# [What you should do]
Using the listing below, set down each line from the line containing "place_congestion: 0.998" through the line containing "layout.nets: 5383", both ends included, exactly and with nothing added.

# [Entries provided]
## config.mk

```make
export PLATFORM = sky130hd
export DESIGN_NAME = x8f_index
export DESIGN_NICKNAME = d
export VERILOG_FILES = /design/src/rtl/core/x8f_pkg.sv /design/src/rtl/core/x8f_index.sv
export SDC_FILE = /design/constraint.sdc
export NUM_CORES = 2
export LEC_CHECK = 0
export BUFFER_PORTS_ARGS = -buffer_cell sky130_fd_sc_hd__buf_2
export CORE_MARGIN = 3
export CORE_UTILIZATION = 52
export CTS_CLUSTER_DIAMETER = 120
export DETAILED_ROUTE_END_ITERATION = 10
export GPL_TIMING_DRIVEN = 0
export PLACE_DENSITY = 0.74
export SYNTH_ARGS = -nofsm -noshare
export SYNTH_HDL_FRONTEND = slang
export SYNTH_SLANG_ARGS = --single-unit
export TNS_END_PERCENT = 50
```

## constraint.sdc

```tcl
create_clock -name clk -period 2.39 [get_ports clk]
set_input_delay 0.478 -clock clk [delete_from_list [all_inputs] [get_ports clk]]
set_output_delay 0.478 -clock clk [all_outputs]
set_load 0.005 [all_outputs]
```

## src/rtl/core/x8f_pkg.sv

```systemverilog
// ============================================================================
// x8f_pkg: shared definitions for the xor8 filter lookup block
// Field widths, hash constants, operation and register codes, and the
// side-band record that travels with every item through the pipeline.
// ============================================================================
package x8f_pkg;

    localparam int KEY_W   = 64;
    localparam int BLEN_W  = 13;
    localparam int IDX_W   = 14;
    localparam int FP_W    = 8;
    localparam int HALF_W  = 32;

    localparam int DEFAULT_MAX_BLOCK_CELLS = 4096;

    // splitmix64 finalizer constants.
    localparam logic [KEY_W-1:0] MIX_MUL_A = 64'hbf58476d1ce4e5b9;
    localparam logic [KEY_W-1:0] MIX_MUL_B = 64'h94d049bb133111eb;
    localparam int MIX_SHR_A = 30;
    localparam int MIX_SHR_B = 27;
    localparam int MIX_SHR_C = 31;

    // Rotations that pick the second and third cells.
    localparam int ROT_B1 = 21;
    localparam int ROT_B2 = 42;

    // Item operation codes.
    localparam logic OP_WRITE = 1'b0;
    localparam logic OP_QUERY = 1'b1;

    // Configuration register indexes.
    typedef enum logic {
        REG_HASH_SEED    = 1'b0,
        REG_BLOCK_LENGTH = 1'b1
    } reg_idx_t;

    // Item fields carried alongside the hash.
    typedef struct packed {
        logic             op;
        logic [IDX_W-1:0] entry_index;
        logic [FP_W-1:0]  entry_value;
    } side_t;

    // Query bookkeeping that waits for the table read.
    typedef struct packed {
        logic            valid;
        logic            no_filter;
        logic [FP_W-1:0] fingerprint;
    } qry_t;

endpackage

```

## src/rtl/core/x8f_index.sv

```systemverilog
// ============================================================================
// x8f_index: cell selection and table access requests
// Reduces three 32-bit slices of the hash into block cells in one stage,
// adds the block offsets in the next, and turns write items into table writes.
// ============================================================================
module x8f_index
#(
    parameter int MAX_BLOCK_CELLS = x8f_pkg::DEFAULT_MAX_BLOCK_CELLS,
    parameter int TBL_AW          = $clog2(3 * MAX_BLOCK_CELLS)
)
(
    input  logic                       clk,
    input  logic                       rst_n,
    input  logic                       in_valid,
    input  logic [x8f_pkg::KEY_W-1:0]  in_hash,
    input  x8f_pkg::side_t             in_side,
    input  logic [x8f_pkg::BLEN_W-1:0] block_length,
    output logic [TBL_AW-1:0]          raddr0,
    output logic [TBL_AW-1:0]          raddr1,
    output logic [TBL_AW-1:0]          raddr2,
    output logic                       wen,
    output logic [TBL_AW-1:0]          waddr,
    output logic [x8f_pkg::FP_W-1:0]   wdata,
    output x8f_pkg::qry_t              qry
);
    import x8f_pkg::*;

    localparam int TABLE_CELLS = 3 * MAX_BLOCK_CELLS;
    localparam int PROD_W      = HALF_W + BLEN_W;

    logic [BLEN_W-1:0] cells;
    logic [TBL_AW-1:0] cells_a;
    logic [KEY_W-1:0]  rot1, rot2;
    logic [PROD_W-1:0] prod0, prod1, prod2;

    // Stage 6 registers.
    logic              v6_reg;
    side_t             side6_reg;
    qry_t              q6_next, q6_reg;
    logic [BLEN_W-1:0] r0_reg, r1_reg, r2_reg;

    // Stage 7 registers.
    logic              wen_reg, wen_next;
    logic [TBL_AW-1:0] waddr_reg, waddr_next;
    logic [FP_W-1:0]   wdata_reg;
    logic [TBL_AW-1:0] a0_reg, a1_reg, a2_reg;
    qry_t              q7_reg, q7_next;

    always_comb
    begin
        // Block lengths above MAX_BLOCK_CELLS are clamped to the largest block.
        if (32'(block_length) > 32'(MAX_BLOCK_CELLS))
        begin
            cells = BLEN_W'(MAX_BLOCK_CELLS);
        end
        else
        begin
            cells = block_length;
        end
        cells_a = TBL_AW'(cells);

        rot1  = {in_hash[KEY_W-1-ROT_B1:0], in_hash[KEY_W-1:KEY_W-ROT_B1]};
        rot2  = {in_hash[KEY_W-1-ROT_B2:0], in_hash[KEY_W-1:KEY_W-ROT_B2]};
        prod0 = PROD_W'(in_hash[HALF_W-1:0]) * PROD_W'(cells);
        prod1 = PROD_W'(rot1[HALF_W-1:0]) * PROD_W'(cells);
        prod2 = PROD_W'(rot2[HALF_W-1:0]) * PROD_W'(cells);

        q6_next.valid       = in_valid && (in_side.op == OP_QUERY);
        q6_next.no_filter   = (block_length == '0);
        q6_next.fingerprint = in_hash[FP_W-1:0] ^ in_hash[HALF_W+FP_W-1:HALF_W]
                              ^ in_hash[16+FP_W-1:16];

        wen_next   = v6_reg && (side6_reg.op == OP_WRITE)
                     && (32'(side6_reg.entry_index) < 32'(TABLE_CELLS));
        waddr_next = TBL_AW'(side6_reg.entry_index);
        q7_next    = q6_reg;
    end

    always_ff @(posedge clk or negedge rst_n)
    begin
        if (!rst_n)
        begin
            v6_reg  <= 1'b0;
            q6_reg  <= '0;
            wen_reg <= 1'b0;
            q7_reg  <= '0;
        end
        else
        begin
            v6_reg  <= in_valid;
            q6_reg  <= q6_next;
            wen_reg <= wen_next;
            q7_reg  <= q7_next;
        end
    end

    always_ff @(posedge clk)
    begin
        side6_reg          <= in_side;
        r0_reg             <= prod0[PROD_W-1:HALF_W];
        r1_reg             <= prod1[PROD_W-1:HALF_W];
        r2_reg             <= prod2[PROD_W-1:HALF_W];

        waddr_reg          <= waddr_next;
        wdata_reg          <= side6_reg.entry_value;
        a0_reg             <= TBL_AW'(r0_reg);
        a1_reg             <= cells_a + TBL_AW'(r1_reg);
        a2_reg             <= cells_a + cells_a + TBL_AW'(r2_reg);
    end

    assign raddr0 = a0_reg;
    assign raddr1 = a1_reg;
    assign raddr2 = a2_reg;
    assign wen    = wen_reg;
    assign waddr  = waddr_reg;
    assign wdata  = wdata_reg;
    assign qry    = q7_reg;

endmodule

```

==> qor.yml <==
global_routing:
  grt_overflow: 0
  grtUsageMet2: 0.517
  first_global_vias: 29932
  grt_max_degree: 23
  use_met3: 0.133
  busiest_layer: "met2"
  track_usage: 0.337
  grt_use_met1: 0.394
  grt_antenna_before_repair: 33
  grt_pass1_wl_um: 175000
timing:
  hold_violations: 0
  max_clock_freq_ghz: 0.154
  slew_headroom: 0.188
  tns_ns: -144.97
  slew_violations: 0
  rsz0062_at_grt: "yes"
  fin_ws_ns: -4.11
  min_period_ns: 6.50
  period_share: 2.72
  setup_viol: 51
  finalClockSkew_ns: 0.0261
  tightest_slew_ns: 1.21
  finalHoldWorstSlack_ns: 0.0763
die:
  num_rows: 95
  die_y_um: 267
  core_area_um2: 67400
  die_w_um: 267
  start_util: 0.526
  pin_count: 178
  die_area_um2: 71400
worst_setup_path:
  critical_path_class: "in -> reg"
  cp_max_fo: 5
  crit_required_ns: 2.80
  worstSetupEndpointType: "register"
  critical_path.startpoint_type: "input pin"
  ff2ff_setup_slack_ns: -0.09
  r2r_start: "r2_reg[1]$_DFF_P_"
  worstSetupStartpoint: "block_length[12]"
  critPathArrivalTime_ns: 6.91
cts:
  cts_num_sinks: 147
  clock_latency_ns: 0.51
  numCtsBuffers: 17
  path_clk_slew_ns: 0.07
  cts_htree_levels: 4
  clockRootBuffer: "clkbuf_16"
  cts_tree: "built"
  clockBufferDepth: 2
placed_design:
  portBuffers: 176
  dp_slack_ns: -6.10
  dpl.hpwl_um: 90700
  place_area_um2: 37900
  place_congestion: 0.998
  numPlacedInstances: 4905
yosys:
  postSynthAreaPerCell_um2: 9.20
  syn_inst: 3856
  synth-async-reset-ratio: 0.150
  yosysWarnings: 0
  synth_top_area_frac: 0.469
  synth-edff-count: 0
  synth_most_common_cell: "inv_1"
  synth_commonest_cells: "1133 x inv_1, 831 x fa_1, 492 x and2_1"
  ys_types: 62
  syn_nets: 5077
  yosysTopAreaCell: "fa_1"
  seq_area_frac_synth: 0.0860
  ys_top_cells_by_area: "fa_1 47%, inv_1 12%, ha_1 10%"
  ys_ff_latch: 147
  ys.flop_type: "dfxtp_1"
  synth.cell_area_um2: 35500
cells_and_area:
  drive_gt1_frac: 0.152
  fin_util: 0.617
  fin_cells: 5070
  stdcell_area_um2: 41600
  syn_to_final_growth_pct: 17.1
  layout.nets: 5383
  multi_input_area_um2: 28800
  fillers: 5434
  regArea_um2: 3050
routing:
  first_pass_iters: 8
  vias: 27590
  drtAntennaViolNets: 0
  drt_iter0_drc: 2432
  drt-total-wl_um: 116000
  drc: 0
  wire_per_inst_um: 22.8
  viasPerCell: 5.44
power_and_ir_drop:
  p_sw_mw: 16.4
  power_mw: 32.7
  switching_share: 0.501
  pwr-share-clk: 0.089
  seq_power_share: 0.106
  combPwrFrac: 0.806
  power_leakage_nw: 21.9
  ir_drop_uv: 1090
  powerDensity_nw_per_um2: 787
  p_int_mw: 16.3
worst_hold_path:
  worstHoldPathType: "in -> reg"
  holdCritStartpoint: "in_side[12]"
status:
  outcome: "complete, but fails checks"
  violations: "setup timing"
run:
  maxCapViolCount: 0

==

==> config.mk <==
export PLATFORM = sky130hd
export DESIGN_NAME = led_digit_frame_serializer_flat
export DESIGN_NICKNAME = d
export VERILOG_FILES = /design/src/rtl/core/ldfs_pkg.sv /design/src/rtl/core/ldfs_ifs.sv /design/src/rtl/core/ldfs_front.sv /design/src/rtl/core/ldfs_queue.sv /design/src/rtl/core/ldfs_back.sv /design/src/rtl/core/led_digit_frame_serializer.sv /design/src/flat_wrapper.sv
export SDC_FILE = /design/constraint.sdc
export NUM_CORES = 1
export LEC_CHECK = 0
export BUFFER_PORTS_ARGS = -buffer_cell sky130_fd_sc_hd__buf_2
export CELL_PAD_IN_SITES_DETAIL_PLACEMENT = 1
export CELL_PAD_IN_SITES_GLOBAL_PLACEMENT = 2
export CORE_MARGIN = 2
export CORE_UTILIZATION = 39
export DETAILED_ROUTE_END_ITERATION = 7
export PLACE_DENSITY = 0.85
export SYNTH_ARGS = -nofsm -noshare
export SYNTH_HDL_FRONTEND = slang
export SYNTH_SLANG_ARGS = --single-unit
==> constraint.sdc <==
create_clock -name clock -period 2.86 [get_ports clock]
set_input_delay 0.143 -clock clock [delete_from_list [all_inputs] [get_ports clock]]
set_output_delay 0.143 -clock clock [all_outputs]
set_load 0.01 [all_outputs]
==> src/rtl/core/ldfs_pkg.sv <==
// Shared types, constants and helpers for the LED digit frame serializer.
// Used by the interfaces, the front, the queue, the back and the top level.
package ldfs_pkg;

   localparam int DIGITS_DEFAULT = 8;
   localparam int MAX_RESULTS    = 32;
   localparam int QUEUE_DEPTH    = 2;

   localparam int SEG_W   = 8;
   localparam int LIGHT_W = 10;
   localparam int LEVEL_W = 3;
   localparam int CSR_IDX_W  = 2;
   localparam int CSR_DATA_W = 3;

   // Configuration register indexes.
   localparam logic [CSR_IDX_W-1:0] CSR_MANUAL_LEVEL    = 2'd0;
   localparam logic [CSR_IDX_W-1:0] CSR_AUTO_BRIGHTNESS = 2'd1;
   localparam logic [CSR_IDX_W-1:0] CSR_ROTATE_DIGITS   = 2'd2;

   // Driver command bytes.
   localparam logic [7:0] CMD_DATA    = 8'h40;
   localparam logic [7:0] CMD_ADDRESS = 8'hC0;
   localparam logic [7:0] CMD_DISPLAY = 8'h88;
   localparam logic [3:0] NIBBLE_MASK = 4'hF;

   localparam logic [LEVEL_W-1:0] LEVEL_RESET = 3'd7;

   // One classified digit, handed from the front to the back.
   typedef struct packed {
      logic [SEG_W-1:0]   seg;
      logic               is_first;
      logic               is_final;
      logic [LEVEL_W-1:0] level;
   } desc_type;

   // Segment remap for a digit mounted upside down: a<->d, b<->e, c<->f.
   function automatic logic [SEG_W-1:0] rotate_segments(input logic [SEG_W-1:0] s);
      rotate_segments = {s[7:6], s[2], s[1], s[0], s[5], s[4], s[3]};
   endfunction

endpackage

# [Exercise output]
  place_congestion: 0.998
  numPlacedInstances: 4905
yosys:
  postSynthAreaPerCell_um2: 9.20
  syn_inst: 3856
  synth-async-reset-ratio: 0.150
  yosysWarnings: 0
  synth_top_area_frac: 0.469
  synth-edff-count: 0
  synth_most_common_cell: "inv_1"
  synth_commonest_cells: "1133 x inv_1, 831 x fa_1, 492 x and2_1"
  ys_types: 62
  syn_nets: 5077
  yosysTopAreaCell: "fa_1"
  seq_area_frac_synth: 0.0860
  ys_top_cells_by_area: "fa_1 47%, inv_1 12%, ha_1 10%"
  ys_ff_latch: 147
  ys.flop_type: "dfxtp_1"
  synth.cell_area_um2: 35500
cells_and_area:
  drive_gt1_frac: 0.152
  fin_util: 0.617
  fin_cells: 5070
  stdcell_area_um2: 41600
  syn_to_final_growth_pct: 17.1
  layout.nets: 5383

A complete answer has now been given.